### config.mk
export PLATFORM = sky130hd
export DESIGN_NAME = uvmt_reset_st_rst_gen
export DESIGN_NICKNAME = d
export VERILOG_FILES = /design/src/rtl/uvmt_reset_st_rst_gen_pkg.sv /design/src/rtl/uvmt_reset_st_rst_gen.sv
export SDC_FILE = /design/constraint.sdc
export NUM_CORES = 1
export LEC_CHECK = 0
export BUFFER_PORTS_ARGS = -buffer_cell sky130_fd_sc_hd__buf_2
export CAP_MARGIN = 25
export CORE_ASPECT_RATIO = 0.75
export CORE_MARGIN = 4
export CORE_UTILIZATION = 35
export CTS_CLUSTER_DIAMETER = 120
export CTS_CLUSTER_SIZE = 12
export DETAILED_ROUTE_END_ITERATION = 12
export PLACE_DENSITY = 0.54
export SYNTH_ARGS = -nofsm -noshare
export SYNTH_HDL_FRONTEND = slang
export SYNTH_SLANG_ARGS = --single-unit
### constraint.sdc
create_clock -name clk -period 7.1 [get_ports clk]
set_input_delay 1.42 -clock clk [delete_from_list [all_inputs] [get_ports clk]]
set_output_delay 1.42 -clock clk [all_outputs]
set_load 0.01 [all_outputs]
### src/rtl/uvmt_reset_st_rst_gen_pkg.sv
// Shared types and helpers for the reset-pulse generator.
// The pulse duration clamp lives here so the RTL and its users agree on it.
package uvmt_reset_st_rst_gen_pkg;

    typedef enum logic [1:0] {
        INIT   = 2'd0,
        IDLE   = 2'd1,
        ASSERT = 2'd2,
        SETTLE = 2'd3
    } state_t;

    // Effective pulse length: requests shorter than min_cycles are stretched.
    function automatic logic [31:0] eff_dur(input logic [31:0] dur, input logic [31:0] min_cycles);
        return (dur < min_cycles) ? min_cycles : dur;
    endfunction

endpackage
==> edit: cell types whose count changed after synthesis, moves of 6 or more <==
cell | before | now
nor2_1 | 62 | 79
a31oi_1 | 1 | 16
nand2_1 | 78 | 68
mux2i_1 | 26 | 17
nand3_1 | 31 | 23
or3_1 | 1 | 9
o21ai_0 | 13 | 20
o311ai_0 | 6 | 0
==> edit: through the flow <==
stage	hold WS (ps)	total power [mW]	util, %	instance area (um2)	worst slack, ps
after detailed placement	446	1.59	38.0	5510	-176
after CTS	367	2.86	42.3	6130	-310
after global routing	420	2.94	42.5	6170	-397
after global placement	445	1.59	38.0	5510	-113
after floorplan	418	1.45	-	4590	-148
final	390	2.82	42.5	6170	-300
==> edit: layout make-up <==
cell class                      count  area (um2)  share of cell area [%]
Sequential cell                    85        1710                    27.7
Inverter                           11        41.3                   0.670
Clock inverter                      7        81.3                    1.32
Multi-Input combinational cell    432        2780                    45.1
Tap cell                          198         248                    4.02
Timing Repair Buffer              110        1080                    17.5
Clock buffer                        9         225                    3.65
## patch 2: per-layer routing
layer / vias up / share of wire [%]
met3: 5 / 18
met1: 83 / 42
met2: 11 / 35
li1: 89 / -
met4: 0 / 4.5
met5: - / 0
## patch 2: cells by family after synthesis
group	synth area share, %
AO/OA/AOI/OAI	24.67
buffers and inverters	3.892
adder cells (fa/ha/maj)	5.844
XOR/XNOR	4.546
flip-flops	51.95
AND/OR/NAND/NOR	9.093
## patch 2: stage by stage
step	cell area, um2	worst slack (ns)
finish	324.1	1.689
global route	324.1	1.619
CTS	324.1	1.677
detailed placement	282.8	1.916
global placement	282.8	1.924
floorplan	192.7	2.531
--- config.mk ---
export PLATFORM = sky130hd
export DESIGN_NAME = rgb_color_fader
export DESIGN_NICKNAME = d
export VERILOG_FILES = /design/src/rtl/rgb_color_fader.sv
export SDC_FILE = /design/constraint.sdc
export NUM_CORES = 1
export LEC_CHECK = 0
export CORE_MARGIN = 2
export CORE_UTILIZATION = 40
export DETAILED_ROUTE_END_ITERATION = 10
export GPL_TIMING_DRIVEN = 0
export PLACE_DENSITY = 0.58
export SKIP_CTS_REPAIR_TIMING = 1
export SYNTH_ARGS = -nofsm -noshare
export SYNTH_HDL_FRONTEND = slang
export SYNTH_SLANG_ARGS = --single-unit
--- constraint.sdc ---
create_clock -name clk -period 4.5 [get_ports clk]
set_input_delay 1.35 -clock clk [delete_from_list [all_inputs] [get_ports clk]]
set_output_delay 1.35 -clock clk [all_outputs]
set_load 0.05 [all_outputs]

☆ ☆ ☆

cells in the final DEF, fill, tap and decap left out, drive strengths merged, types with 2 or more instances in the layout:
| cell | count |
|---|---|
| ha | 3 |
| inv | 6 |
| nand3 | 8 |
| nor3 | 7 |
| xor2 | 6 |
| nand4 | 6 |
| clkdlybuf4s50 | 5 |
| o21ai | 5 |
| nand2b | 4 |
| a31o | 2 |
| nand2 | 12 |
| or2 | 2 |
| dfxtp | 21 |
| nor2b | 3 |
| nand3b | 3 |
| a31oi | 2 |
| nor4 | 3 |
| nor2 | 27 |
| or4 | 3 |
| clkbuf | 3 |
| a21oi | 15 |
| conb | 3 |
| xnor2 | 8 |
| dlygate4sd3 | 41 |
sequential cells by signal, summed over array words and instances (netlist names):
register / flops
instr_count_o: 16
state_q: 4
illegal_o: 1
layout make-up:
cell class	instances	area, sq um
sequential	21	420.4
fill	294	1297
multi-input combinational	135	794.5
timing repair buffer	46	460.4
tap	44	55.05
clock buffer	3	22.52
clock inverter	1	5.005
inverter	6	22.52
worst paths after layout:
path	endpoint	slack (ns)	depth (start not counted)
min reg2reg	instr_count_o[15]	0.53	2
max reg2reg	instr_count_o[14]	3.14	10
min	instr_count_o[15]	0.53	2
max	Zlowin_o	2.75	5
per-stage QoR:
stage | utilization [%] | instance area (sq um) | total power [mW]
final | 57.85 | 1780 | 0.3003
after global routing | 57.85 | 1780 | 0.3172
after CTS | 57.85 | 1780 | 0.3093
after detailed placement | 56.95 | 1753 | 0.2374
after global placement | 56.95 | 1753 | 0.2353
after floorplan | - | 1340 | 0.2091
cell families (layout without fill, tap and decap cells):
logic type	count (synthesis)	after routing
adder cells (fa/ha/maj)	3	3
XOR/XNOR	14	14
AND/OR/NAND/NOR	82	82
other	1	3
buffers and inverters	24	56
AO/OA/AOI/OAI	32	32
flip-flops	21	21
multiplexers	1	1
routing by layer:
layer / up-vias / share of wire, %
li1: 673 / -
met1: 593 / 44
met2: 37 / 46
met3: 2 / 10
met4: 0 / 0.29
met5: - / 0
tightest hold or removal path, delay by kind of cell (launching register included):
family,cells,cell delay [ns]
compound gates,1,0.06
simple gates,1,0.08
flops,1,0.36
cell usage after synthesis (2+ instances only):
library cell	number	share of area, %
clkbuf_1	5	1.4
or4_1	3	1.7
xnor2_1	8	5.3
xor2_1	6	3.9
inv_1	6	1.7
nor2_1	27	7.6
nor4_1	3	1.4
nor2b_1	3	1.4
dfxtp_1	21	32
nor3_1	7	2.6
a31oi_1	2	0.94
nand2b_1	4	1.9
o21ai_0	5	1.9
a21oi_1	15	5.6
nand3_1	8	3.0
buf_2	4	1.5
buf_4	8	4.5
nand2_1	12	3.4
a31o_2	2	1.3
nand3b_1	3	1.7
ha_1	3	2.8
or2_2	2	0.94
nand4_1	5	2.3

☆ ☆ ☆

> **DIRECTIONS FOR THIS TASK**: Looking at the material above, count the lines containing the string "more" and reply with the count alone.

> **ANSWER TO THE PROBLEM**: 2